• PROBLEM DETAILS
Pick out each line of the records in which the word "synthesis" appears.

================================

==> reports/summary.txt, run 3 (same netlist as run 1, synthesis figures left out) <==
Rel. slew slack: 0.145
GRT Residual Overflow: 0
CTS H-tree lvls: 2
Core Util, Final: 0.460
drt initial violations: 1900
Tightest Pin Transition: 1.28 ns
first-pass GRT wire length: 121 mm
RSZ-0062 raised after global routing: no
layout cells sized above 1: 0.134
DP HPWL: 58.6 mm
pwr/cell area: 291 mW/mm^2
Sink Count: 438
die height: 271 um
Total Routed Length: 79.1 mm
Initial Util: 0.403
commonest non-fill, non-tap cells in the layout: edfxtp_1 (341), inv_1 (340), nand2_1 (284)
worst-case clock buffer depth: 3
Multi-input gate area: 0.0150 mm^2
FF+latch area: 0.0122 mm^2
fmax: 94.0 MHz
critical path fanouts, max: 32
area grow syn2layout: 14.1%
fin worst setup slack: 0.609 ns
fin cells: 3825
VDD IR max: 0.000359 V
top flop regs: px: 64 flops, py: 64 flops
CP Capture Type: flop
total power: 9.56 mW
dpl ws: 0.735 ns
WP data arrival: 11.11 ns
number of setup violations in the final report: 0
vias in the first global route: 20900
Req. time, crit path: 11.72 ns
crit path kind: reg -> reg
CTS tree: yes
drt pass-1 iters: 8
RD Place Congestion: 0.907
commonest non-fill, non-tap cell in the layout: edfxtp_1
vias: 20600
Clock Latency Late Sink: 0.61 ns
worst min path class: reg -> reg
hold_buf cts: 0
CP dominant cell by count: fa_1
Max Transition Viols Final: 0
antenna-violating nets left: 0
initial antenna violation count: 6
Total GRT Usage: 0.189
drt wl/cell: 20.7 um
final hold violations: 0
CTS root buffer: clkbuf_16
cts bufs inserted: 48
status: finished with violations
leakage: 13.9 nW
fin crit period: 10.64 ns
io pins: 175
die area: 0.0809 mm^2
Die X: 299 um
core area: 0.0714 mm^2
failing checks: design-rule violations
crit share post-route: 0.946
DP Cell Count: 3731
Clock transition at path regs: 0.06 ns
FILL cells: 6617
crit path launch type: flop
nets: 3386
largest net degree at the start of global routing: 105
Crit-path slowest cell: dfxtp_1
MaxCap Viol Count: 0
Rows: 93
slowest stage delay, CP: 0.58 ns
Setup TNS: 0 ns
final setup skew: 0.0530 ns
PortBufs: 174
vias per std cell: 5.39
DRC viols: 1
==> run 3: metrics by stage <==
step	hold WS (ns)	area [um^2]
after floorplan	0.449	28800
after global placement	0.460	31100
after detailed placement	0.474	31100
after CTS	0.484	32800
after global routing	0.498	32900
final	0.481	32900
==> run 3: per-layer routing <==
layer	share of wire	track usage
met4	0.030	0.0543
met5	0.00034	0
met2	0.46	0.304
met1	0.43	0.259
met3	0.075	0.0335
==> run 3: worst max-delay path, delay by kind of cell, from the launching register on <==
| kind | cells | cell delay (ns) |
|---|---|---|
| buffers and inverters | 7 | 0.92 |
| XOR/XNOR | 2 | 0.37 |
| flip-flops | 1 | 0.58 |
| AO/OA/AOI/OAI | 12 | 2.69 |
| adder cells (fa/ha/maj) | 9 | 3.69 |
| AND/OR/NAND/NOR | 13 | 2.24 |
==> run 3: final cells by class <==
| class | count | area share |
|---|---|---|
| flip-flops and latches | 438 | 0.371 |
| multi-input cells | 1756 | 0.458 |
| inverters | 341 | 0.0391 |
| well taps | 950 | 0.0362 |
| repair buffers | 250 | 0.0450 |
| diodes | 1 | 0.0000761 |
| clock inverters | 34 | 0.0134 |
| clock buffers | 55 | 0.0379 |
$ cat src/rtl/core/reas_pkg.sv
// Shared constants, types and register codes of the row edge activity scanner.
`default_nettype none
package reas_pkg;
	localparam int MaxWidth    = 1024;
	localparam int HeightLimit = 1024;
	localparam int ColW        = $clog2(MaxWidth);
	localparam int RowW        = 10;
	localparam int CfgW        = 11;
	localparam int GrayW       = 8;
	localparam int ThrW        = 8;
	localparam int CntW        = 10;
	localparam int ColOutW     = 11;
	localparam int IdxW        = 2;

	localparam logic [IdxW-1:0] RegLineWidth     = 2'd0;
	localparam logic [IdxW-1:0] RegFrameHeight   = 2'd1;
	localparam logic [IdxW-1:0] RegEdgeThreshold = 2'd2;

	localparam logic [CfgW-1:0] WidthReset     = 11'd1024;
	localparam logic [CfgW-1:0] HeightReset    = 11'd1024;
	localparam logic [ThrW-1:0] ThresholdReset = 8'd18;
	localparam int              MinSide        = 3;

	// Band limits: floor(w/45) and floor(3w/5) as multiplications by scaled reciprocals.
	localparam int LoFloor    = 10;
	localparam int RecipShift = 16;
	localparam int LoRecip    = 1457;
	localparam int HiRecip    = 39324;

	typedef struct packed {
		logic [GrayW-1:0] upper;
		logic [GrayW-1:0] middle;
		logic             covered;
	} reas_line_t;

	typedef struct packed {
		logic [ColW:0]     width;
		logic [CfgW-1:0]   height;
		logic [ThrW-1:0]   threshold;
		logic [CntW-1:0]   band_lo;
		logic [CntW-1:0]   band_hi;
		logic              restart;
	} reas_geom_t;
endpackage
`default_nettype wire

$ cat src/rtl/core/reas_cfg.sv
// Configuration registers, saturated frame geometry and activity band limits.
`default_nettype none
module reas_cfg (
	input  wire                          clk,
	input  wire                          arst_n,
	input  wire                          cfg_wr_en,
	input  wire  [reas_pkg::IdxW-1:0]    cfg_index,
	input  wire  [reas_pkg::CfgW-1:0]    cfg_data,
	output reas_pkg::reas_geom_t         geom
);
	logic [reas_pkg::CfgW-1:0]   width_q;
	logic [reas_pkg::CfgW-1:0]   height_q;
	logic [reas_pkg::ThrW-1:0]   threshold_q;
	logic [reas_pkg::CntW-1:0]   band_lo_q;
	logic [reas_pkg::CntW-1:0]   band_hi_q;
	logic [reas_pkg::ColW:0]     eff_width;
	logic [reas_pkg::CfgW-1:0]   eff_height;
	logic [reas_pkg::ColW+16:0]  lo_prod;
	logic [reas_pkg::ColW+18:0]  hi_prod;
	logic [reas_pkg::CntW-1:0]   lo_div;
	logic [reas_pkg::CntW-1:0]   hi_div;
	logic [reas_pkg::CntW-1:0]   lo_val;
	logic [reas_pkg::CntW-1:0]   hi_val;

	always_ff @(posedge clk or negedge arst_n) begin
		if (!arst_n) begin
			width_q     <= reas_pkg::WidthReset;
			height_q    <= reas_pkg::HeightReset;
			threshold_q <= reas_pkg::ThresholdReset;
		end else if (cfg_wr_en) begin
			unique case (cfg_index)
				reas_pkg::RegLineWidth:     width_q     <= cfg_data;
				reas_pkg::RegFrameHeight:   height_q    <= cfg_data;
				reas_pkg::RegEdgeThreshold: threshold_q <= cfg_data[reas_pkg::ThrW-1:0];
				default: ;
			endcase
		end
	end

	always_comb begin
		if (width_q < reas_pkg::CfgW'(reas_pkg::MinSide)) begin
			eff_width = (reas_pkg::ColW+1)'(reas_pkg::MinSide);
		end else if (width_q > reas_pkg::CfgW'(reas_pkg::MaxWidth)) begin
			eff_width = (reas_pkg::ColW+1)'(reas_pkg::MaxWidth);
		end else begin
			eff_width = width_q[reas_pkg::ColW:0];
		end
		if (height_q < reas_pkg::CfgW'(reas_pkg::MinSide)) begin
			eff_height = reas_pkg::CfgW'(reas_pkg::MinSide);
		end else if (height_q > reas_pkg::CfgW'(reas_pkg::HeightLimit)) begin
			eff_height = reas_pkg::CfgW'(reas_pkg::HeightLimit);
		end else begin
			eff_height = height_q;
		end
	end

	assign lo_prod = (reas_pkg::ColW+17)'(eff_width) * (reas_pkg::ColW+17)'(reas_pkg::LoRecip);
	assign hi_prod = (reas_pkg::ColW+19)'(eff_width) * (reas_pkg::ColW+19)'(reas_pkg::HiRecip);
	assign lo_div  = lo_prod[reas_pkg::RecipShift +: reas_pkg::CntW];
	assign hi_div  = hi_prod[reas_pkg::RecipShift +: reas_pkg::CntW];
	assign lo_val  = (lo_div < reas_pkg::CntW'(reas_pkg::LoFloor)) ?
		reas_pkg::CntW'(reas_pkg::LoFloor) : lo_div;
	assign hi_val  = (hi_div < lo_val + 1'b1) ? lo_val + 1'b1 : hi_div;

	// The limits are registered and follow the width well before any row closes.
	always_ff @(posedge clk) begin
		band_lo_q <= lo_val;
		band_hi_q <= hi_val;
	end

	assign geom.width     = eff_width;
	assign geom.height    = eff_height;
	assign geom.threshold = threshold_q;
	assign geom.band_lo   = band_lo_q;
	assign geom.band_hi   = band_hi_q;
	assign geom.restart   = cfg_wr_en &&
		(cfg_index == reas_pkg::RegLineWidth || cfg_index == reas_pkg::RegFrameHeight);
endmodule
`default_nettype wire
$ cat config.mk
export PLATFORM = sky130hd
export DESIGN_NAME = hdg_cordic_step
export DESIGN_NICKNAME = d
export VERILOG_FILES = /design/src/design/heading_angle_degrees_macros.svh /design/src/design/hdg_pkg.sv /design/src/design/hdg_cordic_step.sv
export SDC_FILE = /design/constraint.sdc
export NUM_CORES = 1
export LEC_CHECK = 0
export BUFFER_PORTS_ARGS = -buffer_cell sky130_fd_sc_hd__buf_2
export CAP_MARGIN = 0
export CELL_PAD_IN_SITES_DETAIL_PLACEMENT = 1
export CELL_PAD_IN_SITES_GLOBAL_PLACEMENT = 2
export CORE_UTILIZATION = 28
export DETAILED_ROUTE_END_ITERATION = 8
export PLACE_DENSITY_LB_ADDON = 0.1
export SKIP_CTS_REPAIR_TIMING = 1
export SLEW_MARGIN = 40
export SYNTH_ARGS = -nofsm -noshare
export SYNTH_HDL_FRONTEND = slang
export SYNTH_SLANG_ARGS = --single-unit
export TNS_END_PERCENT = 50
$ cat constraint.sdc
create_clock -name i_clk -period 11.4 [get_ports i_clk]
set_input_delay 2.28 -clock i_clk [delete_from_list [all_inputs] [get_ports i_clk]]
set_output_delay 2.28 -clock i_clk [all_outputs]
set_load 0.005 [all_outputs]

================================

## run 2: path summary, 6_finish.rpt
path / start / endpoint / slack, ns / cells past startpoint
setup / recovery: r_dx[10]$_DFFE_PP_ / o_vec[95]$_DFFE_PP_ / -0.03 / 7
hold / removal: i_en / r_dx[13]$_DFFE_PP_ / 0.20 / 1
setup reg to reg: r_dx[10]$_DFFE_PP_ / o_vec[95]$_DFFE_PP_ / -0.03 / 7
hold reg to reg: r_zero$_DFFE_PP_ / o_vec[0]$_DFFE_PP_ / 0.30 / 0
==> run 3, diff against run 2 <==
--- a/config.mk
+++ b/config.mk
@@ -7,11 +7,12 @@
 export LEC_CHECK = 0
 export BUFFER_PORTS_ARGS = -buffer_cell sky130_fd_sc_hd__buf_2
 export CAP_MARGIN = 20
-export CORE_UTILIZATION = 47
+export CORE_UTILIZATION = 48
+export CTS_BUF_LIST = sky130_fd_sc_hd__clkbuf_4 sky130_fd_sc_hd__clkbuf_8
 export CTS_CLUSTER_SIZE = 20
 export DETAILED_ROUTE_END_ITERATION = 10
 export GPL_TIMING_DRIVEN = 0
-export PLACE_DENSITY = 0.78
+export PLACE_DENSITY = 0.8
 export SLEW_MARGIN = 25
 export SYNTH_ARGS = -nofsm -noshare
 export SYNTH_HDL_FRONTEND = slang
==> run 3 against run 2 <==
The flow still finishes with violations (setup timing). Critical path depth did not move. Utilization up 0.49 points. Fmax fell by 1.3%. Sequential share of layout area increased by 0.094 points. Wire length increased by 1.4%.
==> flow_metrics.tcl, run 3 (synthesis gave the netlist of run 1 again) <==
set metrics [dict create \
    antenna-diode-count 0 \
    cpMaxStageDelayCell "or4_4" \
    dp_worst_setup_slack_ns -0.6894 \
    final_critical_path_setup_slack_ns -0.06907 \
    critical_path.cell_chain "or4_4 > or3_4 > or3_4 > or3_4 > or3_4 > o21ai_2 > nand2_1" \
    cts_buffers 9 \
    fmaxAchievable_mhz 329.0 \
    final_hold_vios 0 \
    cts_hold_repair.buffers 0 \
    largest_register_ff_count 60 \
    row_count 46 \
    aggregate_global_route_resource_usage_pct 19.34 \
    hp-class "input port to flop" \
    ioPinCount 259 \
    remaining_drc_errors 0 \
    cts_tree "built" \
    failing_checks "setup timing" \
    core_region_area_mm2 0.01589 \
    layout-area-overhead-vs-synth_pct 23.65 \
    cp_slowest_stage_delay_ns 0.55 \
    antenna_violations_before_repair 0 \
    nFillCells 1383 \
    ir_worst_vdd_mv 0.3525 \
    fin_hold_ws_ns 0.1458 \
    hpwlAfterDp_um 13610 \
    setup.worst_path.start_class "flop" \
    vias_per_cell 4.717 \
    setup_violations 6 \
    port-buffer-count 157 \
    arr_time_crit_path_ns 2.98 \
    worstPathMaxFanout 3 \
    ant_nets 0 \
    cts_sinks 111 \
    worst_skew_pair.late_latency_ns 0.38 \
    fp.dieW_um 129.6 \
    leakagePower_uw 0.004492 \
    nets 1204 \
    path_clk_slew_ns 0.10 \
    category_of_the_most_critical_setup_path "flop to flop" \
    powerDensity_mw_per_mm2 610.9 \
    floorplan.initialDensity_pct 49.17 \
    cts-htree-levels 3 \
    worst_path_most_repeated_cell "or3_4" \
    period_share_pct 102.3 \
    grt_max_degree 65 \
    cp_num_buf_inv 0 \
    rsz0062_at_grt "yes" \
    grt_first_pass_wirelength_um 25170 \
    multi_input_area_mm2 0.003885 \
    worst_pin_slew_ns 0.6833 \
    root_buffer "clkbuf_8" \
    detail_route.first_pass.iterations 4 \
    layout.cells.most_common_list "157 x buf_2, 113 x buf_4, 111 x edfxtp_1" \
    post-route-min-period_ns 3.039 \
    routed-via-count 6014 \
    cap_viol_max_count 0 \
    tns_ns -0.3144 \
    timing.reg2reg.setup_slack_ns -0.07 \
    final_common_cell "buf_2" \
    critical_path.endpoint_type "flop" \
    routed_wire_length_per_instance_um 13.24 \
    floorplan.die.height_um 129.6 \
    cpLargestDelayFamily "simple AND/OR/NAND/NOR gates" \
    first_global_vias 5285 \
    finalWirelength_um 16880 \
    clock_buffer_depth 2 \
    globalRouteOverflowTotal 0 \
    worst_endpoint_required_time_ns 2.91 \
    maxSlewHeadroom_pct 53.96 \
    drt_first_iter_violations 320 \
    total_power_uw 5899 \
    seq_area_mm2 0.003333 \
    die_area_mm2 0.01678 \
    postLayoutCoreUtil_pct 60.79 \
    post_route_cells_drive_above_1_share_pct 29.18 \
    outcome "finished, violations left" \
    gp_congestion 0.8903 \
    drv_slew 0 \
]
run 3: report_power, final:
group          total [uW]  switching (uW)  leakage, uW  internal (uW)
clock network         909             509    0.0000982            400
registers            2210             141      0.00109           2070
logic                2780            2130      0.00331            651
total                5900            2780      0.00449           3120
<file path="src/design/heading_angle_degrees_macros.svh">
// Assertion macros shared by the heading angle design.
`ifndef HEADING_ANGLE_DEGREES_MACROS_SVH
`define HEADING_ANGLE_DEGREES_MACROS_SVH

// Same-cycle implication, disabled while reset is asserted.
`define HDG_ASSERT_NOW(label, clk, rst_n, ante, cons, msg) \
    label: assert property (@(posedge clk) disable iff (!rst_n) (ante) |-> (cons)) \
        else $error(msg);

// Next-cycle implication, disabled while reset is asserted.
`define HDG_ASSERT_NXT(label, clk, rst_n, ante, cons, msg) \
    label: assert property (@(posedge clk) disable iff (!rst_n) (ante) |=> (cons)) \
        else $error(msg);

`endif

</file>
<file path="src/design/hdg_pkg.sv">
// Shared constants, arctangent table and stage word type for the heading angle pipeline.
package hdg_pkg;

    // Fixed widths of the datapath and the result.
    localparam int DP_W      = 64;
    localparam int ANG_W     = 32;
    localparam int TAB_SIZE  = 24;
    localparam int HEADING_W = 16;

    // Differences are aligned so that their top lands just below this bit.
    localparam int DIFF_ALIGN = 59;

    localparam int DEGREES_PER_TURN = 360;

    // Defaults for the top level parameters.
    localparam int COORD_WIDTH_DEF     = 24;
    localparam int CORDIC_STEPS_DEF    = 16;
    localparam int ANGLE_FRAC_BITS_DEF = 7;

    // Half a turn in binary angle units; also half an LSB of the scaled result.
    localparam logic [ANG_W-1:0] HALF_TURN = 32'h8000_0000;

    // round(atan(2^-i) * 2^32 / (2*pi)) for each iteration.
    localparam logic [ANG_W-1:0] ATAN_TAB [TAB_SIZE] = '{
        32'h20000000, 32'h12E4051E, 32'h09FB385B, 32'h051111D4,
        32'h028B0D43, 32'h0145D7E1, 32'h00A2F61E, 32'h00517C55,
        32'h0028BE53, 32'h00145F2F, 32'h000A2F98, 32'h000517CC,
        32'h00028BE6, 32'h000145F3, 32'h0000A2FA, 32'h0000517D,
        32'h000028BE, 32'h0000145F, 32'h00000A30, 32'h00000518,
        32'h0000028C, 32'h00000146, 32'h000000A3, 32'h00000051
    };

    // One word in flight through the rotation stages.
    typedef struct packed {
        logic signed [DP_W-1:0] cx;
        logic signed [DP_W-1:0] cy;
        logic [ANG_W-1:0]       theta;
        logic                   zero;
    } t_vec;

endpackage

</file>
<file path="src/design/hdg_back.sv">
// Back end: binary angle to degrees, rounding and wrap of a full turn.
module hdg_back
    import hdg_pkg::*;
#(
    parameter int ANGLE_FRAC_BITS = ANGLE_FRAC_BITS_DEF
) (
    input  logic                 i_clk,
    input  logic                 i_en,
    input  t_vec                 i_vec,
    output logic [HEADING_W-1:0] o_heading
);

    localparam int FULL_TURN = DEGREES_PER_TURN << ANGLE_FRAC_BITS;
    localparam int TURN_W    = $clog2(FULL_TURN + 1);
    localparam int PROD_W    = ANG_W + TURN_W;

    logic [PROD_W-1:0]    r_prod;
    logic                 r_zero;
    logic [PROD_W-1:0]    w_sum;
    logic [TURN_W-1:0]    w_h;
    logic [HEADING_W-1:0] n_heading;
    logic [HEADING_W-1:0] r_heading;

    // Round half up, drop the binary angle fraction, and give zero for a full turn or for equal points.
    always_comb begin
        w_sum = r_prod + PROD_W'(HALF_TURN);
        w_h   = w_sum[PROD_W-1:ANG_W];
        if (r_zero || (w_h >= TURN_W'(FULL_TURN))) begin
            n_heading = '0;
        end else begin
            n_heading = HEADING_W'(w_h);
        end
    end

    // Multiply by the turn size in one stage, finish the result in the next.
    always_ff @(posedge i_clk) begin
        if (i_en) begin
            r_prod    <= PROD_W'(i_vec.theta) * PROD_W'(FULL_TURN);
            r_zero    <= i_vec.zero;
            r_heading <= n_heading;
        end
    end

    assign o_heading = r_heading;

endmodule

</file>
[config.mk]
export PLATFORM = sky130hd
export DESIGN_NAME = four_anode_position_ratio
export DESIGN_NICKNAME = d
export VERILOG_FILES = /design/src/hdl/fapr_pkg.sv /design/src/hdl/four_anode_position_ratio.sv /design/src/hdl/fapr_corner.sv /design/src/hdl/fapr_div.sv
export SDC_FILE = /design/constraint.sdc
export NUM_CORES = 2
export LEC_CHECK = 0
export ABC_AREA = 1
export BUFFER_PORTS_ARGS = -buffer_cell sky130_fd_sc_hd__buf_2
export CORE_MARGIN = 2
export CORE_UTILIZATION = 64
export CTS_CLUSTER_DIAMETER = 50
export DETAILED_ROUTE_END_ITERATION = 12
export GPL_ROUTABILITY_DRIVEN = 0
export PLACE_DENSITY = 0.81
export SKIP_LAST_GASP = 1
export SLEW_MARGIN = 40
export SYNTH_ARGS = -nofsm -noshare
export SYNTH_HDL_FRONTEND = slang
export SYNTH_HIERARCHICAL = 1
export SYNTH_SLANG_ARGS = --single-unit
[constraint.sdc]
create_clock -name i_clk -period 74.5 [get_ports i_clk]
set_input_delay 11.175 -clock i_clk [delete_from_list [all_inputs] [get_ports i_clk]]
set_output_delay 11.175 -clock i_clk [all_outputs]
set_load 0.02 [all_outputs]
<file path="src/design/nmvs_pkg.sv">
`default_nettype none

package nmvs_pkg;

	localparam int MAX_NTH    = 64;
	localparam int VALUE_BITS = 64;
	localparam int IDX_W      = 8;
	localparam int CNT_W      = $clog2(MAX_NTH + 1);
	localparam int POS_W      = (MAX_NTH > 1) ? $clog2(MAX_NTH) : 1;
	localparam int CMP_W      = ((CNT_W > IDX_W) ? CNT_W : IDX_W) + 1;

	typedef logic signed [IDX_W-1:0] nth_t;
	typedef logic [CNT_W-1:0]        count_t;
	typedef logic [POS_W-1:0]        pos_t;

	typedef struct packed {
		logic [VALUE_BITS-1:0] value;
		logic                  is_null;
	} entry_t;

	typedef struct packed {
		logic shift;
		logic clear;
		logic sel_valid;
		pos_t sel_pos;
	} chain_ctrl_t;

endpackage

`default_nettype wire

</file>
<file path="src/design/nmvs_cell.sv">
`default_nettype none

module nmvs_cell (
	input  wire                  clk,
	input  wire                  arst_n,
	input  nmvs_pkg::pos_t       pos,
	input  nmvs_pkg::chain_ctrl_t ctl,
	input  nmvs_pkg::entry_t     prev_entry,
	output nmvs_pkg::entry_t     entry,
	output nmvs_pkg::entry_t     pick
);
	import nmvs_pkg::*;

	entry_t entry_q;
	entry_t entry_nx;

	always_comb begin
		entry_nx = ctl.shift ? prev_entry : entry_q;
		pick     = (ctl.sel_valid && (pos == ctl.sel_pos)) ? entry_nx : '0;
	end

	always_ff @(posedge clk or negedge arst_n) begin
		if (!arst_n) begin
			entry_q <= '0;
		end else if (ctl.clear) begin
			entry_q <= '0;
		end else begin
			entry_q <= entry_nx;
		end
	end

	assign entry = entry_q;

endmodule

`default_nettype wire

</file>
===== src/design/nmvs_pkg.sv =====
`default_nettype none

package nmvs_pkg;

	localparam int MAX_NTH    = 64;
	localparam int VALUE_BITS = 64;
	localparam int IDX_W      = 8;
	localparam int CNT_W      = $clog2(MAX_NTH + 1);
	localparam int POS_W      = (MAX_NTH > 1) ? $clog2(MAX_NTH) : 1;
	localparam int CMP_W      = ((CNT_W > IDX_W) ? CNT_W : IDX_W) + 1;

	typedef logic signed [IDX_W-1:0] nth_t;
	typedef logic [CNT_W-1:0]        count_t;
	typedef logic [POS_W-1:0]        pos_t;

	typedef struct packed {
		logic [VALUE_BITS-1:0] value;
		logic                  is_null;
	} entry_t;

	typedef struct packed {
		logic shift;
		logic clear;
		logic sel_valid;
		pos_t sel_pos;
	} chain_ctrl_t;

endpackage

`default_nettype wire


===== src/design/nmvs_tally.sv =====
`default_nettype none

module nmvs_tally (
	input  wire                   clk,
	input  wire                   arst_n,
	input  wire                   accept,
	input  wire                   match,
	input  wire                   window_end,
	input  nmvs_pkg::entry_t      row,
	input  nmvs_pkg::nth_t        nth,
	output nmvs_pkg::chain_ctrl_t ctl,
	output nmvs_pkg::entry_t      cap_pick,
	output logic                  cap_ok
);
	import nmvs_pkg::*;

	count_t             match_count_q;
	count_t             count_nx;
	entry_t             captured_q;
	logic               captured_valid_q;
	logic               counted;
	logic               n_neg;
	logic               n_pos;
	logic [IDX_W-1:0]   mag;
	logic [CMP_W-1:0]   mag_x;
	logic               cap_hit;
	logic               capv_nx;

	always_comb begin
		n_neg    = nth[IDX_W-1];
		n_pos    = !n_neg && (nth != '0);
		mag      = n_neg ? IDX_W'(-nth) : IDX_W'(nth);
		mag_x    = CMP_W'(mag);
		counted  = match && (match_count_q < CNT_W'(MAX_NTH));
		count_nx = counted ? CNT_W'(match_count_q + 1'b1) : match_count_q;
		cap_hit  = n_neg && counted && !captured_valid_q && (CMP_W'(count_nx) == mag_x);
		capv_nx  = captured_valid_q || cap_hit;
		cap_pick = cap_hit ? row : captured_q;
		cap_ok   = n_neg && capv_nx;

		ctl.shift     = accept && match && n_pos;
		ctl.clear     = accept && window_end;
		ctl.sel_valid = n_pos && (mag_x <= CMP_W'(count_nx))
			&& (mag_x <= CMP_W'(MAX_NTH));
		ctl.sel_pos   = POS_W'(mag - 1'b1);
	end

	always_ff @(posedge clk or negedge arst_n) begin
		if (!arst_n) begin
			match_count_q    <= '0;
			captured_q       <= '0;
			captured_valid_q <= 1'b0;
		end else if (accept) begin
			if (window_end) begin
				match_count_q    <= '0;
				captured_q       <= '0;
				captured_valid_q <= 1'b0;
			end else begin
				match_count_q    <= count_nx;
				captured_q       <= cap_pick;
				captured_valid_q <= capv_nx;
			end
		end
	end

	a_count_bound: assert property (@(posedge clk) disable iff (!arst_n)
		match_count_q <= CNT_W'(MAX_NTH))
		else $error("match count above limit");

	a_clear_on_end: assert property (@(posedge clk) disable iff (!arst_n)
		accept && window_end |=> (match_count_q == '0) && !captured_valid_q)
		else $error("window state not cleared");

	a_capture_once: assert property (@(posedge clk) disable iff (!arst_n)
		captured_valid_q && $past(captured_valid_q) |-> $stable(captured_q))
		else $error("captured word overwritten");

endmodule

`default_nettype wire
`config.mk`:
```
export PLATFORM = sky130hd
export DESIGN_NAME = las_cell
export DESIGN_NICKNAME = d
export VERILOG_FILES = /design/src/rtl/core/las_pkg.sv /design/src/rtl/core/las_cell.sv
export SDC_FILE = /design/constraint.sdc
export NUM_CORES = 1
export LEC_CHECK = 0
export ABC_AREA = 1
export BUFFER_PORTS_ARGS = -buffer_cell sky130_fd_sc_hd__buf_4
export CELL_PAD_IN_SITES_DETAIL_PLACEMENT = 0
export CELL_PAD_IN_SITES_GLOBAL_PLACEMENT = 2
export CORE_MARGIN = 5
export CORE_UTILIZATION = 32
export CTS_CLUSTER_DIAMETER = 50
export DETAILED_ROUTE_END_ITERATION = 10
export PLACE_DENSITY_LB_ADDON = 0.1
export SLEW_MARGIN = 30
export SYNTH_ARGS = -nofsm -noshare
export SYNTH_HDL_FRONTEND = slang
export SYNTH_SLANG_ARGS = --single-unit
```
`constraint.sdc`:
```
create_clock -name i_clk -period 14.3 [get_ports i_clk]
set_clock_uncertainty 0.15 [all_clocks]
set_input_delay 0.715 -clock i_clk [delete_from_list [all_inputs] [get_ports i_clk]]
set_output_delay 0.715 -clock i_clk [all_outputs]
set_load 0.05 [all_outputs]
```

================================

• RESULT BELOW
==> reports/summary.txt, run 3 (same netlist as run 1, synthesis figures left out) <==
==> flow_metrics.tcl, run 3 (synthesis gave the netlist of run 1 again) <==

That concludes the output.